O seu projecto é uma investigação rica que explora com formas abstractas as correspondências estabelecidas pelos algoritmos entre cores, formas e texturas e ambientes da vida real. No fundo, lembra-nos que os algoritmos não vêm nem percebem como nós mas antes por algo semelhante a um exercício de correspondência estatística e uma sequência de probabilidades.
Dropped by @artificialmtl to take a photo of my Mustard Dream print and post it to my tumblr. You won't believe what happened next. pic.twitter.com/Oyoamu5t5x
— dribnet (@dribnet) December 7, 2018
A imagem do Shifter que não é pornografia, é arte
Aconteceu connosco e, com certeza, não somos caso único. Quem publica diariamente nas redes e não tem um absoluto cuidado com todos os milímetros do seu conteúdo arrisca-se a que também aconteça. O algoritmo do Facebook sinalizou a fotografia de destaque do artigo “Mapplethorpe não estava sozinho na missão da subversão” como contendo imagens sexualmente explicitas, mesmo depois com a imagem devidamente alterada recorrendo a pixelização.
O @Facebook decidiu achar que este thumbnail de um artigo do @SHIFTERpt (que até está pixelizado!) é nudez.

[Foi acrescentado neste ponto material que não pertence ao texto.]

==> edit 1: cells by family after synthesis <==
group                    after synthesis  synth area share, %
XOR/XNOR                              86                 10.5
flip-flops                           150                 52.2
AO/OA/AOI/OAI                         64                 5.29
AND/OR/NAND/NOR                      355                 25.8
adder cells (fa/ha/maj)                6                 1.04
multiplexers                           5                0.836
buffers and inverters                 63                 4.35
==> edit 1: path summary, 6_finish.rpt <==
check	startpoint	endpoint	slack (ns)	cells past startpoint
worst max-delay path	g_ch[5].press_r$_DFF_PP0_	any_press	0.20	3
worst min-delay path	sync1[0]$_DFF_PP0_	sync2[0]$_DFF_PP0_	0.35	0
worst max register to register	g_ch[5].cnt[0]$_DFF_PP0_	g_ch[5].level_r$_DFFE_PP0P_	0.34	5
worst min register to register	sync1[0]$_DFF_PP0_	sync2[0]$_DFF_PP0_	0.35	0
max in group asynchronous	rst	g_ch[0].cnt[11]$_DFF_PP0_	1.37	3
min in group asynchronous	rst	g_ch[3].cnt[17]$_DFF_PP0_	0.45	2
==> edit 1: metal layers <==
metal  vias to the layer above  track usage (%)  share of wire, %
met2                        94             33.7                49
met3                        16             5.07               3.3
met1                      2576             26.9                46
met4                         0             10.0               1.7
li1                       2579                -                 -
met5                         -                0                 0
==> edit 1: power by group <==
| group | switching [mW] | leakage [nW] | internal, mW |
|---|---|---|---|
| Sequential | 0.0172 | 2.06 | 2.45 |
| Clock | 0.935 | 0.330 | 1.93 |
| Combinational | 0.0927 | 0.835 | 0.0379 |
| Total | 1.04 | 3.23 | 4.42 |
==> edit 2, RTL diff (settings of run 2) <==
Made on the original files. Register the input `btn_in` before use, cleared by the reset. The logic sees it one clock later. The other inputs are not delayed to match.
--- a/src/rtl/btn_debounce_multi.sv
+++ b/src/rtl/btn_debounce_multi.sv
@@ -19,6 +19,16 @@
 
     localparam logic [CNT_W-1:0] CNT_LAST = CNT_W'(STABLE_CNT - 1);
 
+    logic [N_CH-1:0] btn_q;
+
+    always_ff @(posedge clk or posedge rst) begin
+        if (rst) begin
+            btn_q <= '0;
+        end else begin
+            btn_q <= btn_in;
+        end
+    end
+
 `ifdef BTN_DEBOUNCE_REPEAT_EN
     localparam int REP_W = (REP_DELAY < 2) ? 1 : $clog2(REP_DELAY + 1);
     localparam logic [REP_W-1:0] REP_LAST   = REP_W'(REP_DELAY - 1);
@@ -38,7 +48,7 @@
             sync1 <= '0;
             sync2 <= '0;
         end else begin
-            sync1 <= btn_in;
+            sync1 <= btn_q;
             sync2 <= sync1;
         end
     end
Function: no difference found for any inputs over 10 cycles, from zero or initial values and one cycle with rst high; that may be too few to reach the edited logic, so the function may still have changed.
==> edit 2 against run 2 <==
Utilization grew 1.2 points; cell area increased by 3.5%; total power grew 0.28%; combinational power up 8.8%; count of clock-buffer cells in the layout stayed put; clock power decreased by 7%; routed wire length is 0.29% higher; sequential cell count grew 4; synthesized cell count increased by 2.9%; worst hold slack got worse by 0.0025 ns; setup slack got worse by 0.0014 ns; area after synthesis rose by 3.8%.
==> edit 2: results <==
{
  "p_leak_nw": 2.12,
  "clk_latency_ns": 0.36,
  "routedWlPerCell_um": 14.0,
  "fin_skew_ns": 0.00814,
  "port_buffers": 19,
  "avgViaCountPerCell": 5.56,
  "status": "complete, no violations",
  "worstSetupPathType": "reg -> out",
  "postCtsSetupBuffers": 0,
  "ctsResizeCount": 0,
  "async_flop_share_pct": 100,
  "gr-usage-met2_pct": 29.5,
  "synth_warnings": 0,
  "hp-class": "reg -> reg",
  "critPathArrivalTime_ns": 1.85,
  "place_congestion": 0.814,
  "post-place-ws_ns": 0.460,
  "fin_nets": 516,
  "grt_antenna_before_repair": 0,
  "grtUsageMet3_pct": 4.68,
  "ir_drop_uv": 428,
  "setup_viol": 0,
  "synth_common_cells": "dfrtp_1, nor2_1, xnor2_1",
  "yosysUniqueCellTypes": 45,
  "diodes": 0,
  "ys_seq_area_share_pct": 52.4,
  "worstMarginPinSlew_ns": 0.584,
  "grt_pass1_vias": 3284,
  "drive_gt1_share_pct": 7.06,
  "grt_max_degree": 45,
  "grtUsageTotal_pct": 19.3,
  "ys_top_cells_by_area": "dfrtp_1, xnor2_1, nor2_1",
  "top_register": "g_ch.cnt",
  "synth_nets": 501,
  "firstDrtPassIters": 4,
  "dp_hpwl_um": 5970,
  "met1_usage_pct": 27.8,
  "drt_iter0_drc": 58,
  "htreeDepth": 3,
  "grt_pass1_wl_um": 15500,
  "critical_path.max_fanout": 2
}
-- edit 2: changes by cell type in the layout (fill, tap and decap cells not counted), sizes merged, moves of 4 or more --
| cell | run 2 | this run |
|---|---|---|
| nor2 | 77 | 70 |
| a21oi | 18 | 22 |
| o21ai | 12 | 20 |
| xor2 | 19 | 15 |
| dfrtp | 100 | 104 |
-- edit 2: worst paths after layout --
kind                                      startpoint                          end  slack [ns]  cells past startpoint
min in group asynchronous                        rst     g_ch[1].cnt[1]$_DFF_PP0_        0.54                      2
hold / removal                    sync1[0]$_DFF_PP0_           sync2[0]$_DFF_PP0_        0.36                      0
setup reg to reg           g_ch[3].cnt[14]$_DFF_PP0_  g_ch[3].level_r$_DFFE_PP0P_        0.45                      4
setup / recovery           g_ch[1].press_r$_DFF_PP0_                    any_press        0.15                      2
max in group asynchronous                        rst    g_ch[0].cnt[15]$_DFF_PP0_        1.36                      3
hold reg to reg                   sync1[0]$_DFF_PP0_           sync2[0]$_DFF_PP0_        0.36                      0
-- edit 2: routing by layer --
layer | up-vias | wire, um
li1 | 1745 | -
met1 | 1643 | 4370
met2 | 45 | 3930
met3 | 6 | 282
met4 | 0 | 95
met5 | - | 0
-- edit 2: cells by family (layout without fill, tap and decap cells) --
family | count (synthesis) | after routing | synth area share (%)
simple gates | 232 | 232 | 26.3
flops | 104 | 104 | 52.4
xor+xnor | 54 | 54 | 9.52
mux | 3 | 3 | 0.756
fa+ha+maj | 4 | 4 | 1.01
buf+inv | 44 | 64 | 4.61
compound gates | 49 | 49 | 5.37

Não, Facebook. É arte de 5 fotógrafos tão ou mais controversos do que Mapplethorpe. ALGORITMOS ESTÚPIDOS! Imaginem agora os filtros do Artigo 13… https://t.co/DLOjLCI2Ya pic.twitter.com/o7IaFwlkVk
— Mário Rui André (@mruiandre) December 12, 2018
Estes são exemplos simples, quase banais, mas que nos mostram claramente como será arriscado estabelecer uma correspondência directa entre decisões algorítmicas e a aplicação da lei. Numa altura em que parece que há uma app para tudo, é bom relembrar que nem sempre essa app funciona como queremos e que muitas vezes os bugs levam-nos a lugares estranhos e imprevisíveis — quem diria há seis ou sete anos que ainda íamos culpar o Facebook por resultados de eleições enviesados? Aparentemente nem o próprio Mark Zuckerberg…
Hoje em dia já ninguém o estranha e todos acreditamos que podia ter sido evitado com precauções atempadas. É por isso que é tão importante divulgar casos como este para que não vinguem ideias ilusórias de que a tecnologia nos pode ajudar a resolver problemas como que por magia.